As provisional president of the Philippine Olympic Committee in 1980 Malonso attended the Moscow Olympics which the US had boycotted. He was instrumental in cultivating many a Filipino sports talent, most notable was track-and-field star Lydia Vega.

Frustrated by the lack of funding, equipment, and scientific training, Malonso also deplored Filipino athletes' lapses. He recounted one training session wherein under rain, the Filipinos dashed for cover whereas the other nationalities continued their exercises.

A firm believer of disciplining the body, mind, and character, Malonso dedicated himself to education. He upheld the youth as the nation's future that must be carefully nurtured and guided.

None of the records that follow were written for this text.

File: src/rtl/ata_sec_pkg.sv
// Constants and types for the security and set-features command engine
package ata_sec_pkg;
	// Command codes
	localparam logic [7:0] CMD_SET_PWD = 8'hf1;
	localparam logic [7:0] CMD_UNLOCK = 8'hf2;
	localparam logic [7:0] CMD_SET_FEAT = 8'hef;
	// Set-features subcommands
	localparam logic [7:0] FT_8BIT_ON = 8'h01;
	localparam logic [7:0] FT_8BIT_OFF = 8'h81;
	localparam logic [7:0] FT_WC_ON = 8'h02;
	localparam logic [7:0] FT_WC_OFF = 8'h82;
	localparam logic [7:0] FT_XFER_MODE = 8'h03;
	localparam logic [7:0] FT_APM_ON = 8'h05;
	localparam logic [7:0] FT_APM_OFF = 8'h85;
	localparam logic [7:0] FT_EXTPWR_ON = 8'h09;
	localparam logic [7:0] FT_EXTPWR_OFF = 8'h89;
	localparam logic [7:0] FT_PL1_ON = 8'h0a;
	localparam logic [7:0] FT_PL1_OFF = 8'h8a;
	localparam logic [7:0] FT_RLA_OFF = 8'h55;
	localparam logic [7:0] FT_RLA_ON = 8'haa;
	localparam logic [7:0] FT_POR_OFF = 8'h66;
	localparam logic [7:0] FT_POR_ON = 8'hcc;
	localparam logic [7:0] FT_NOP_A = 8'h69;
	localparam logic [7:0] FT_NOP_B = 8'h96;
	localparam logic [7:0] FT_NOP_C = 8'h97;
	localparam logic [7:0] FT_CURRENT = 8'h9a;
	localparam logic [7:0] FT_LONG4 = 8'hbb;
	// Transfer types in sector count bits 7:3
	localparam logic [4:0] XT_PIO_DEF = 5'h00;
	localparam logic [4:0] XT_PIO_FC = 5'h01;
	localparam logic [4:0] XT_MDMA = 5'h04;
	localparam logic [4:0] XT_UDMA = 5'h08;
	localparam logic [2:0] MODE_NO_IORDY = 3'h1;
	// Register byte offsets
	localparam logic [7:0] ADDR_TASK = 8'h00;
	localparam logic [7:0] ADDR_CMD = 8'h04;
	localparam logic [7:0] ADDR_DATA = 8'h08;
	localparam logic [7:0] ADDR_STATUS = 8'h0c;
	localparam logic [7:0] ADDR_CFG = 8'h10;
	localparam logic [7:0] ADDR_CURRENT = 8'h14;
	// Data sector layout
	localparam logic [7:0] WORD_LAST = 8'hff;
	localparam logic [7:0] PWD_FIRST = 8'h01;
	localparam logic [7:0] PWD_LAST = 8'h10;
	localparam int ID_BIT = 0;
	localparam int LEVEL_BIT = 8;
	localparam logic [2:0] ATTEMPTS_INIT = 3'h5;
	// Supported current range, in units of 4 mA (arbitrary capability)
	localparam logic [7:0] CUR_MIN = 8'h01;
	localparam logic [7:0] CUR_MAX = 8'h3f;
	// Bus answers
	localparam logic [1:0] RESP_OKAY = 2'h0;
	localparam logic [1:0] RESP_SLVERR = 2'h2;
	// Card configuration, exactly one data word wide
	typedef struct packed {
		logic eightBit;
		logic writeCache;
		logic lookAhead;
		logic porDefaults;
		logic apmEn;
		logic [7:0] apmLevel;
		logic extPower;
		logic powerLevel1;
		logic longExtra;
		logic [7:0] currentCap;
		logic iordyOff;
		logic [2:0] pioMode;
		logic dmaUltra;
		logic [2:0] dmaMode;
	} cfg_t;
	localparam cfg_t CFG_DEFAULT = '{eightBit: 1'b0, writeCache: 1'b1, lookAhead: 1'b0,
		porDefaults: 1'b1, apmEn: 1'b0, apmLevel: 8'h00, extPower: 1'b0,
		powerLevel1: 1'b0, longExtra: 1'b1, currentCap: CUR_MAX, iordyOff: 1'b0,
		pioMode: 3'h0, dmaUltra: 1'b0, dmaMode: 3'h0};
	typedef enum logic [1:0] {ST_IDLE, ST_XFER, ST_FLUSH} state_t;
endpackage : ata_sec_pkg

During weekends, he reported to Camp Crame as a reservist. At JUSMAG, he enjoyed meeting fellow officers over steak dinners. He was finally accorded the rank of lieutenant-colonel.

==Later life and death==
Upon retirement Malonso was honored by his alma mater Letran which recognized his decades of teaching and coaching. He wrote articles about sports legends like Primitivo 'Tibing' Martinez, Dionisio Calvo, and Caloy Loyzaga. By November 2008, Malonso is writing a book entitled The Malonso Memoirs. (published in January 2009). If the readers were disappointed that the much-anticipated contents were surprisingly tame, they need not look farther than Uring's circumspect editing.

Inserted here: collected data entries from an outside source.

$ cat src/core/ptap_pkg.sv
// constants for the pulse event flag and threshold block
package ptap_pkg;
    localparam int PTAP_AW = 8;
    localparam int PTAP_DW = 8;
    localparam logic [7:0] PTAP_ADDR_CFG = 8'h21;
    localparam logic [7:0] PTAP_ADDR_STATUS = 8'h22;
    localparam logic [7:0] PTAP_ADDR_THSX = 8'h23;
    localparam logic [7:0] PTAP_ADDR_THSY = 8'h24;
    localparam logic [7:0] PTAP_ADDR_THSZ = 8'h25;
    localparam logic [7:0] PTAP_ADDR_TMLT = 8'h26;
    localparam logic [7:0] PTAP_ADDR_LTCY = 8'h27;
    localparam logic [7:0] PTAP_ADDR_IMASK = 8'h28;
    localparam logic [7:0] PTAP_RESET_VAL = 8'h00;
    localparam int PTAP_CFG_LATCH = 6;
    localparam int PTAP_CFG_ABORT = 7;
    localparam int PTAP_ST_ACTIVE = 7;
    localparam int PTAP_ST_AXZ = 6;
    localparam int PTAP_ST_AXY = 5;
    localparam int PTAP_ST_AXX = 4;
    localparam int PTAP_ST_DOUBLE = 3;
    localparam int PTAP_ST_POLZ = 2;
    localparam int PTAP_ST_POLY = 1;
    localparam int PTAP_ST_POLX = 0;
    localparam int PTAP_THS_W = 7;
    localparam int PTAP_AXES = 3;
    // threshold lsb weight in milli-g, full scale fixed at 8 g
    localparam int PTAP_THS_MG_PER_LSB = 63;
    localparam int PTAP_THS_RANGE_G = 8;
    localparam int PTAP_SAMPLE_W = 14;
    // 0.063 g per lsb on 8 g scale: sample lsb is 8g/8192, so 64 per step
    localparam int PTAP_THS_SHIFT = 6;
    localparam logic [7:0] PTAP_TMR_ZERO = 8'h00;
    localparam logic [7:0] PTAP_TMR_ONE = 8'h01;
    typedef enum logic [3:0] {
        PTAP_IDLE = 4'h1,
        PTAP_ABOVE = 4'h2,
        PTAP_LATENT = 4'h4,
        PTAP_WAIT2 = 4'h8
    } ptap_state_t;
endpackage : ptap_pkg
**config.mk**
```make
export PLATFORM = sky130hd
export DESIGN_NAME = power_on_strap_status_mux
export DESIGN_NICKNAME = d
export VERILOG_FILES = /design/src/pin_sync.v /design/src/timeout_ticker.v /design/src/power_on_strap_status_mux.v
export VERILOG_INCLUDE_DIRS = /design/src
export SDC_FILE = /design/constraint.sdc
export NUM_CORES = 1
export LEC_CHECK = 0
export BUFFER_PORTS_ARGS = -buffer_cell sky130_fd_sc_hd__buf_2
export CORE_MARGIN = 2
export CORE_UTILIZATION = 30
export CTS_CLUSTER_SIZE = 28
export DETAILED_ROUTE_END_ITERATION = 10
export GPL_TIMING_DRIVEN = 0
export PLACE_DENSITY = 0.6
export SLEW_MARGIN = 25
export SYNTH_ARGS = -nofsm -noshare
export SYNTH_HDL_FRONTEND = slang
export SYNTH_SLANG_ARGS = --single-unit
```
**constraint.sdc**
```tcl
create_clock -name mclk -period 7.6 [get_ports mclk]
set_input_delay 0 -clock mclk [delete_from_list [all_inputs] [get_ports mclk]]
set_output_delay 0 -clock mclk [all_outputs]
set_load 0.1 [all_outputs]
```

Visited by Letran Alumni Association members in 2010, Malonso was experiencing a lack of appetite and difficulty in remembering names of people.

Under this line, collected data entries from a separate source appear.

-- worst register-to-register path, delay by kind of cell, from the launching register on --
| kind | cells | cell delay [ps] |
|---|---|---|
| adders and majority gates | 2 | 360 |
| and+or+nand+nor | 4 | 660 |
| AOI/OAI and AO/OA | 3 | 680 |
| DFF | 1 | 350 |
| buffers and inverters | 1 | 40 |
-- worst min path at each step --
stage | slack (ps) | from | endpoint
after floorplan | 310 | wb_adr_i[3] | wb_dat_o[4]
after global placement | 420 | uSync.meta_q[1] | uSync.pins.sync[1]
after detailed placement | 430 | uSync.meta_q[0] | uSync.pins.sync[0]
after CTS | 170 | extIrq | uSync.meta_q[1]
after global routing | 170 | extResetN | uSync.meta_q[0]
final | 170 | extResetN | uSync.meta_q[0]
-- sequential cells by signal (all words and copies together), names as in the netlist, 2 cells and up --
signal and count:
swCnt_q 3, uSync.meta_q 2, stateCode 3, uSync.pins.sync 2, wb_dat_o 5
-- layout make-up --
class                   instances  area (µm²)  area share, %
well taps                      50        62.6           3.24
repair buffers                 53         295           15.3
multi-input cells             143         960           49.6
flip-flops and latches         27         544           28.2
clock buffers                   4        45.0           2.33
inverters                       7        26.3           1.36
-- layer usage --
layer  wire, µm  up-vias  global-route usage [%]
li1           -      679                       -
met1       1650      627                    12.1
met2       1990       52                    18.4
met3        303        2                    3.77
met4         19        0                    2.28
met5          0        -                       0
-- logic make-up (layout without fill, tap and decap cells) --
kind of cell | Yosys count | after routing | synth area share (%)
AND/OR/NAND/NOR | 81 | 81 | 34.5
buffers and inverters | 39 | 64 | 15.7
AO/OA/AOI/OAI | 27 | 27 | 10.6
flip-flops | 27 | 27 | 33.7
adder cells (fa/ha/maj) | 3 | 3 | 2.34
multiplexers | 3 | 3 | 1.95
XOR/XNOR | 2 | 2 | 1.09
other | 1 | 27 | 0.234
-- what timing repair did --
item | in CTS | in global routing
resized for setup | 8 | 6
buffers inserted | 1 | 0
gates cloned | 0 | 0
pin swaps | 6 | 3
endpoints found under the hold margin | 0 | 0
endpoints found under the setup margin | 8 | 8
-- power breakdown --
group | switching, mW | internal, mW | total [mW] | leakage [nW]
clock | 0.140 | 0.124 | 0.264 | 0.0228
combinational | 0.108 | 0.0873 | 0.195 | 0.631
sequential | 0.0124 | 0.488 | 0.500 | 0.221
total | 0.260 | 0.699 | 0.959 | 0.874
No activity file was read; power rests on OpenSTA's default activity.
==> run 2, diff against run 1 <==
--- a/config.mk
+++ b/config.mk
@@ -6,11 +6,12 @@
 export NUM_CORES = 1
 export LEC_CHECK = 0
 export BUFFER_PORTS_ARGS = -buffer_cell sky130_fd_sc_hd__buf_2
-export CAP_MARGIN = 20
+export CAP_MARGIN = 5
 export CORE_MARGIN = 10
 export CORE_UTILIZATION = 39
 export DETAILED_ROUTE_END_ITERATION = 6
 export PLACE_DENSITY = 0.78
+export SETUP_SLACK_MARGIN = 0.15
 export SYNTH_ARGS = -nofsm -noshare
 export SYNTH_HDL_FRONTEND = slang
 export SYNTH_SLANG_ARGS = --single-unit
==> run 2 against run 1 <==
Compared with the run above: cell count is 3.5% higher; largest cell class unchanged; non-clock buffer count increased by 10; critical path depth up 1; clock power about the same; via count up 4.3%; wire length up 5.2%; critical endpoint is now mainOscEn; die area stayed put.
===== src/logic/bbtd_pkg.sv =====
// package for the bus breakpoint and trace debugger
package bbtd_pkg;
   // register byte addresses (word-aligned, printed offsets are byte addresses for high/low halves)
   localparam logic [7:0] ADDR_TB_HIGH  = 8'h22;
   localparam logic [7:0] ADDR_TB_LOW   = 8'h23;
   localparam logic [7:0] ADDR_TB_WORD  = 8'h20;  // aligned word holding both halves
   localparam logic [7:0] ADDR_CTRL     = 8'h24;
   localparam logic [7:0] ADDR_CMP_A    = 8'h28;
   localparam logic [7:0] ADDR_CMP_B    = 8'h2c;
   localparam logic [7:0] ADDR_STATUS   = 8'h30;
   localparam logic [7:0] ADDR_PROFILE  = 8'h34;

   // control field positions
   localparam int CTRL_ARM      = 0;
   localparam int CTRL_DBGMODE  = 1;
   localparam int CTRL_BKFULL   = 2;
   localparam int CTRL_BKSWI    = 3;
   localparam int CTRL_BEGIN    = 4;
   localparam int CTRL_TRG_LO   = 8;
   localparam int CTRL_TRG_HI   = 11;
   localparam int CTRL_CAP_LO   = 12;
   localparam int CTRL_CAP_HI   = 13;
   localparam logic [31:0] CTRL_RESET = 32'h0000_0000;

   // comparator word: address in [15:0], data in [31:16]
   localparam int CMP_ADDR_HI = 15;
   localparam int CMP_DATA_LO = 16;
   localparam int CMP_DATA_HI = 31;

   // trace depth
   localparam int TB_DEPTH = 64;
   localparam int TB_AW    = 6;

   // htrans / hsize codes
   localparam logic [1:0] HTRANS_NONSEQ = 2'h2;
   localparam logic [2:0] HSIZE_WORD    = 3'h2;

   typedef enum logic [3:0] {
      TRG_A_ONLY, TRG_A_OR_B, TRG_A_THEN_B, TRG_EV_B, TRG_A_THEN_EV_B,
      TRG_A_AND_B, TRG_A_AND_NOT_B, TRG_INSIDE, TRG_OUTSIDE
   } bbtd_trig_e;

   typedef enum logic [1:0] {
      CAP_NORMAL, CAP_DEDUP, CAP_DETAIL, CAP_PROFILE
   } bbtd_cap_e;

   // one observed processor bus cycle
   typedef struct packed {
      logic        valid;
      logic [15:0] addr;
      logic [15:0] data;
      logic        fetch;   // program fetch
      logic        free;    // free cycle
      logic        cof;     // fetch following change of flow
      logic        background_instruction;    // background instruction executing
   } bbtd_cpu_s;
endpackage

On May 12, 2013, Malonso died of a lingering illness.He will be remembered for living the Motto of his beloved school--Deus, Patria, Letran.

==Personal life==
Malonso married fellow Letran educator, Honorata “Uring” Aves Tan. Tan is the aunt of Senator Tito Sotto and Vic Sotto. A religious aspirant, she was advised by the Mother Superior to take college courses at UST in order to enter the convent earlier. There she met and was charmed by the attentions of the varsity athlete.

Tan and Malonso got married in January 4, 1949. They spent their early career in Ateneo de Tugueguerao before returning to Manila. Both opted to teach in San Juan de Letran, Intramuros. He was the professor in Spanish and PE director, while she taught Filipino and Religion. She also held classes at the Far Eastern University.

They made a handsome couple. Their wide circle of friends included Dominican priests, sports personalities, Letran alumni and former students, journalist and popular TV host Joe Quirino.

In January 4, 1999 they celebrated their Golden Anniversary at Mary the Queen, San Juan. Reception followed at Kalayaan Hall, Club Filipino. Ten years later, their Diamond Anniversary marked their lifelong devotion to one another.

Their resting place is at Loyola Memorial Park. His epitaph penned by Uring reads, MARIAN DEVOTEE.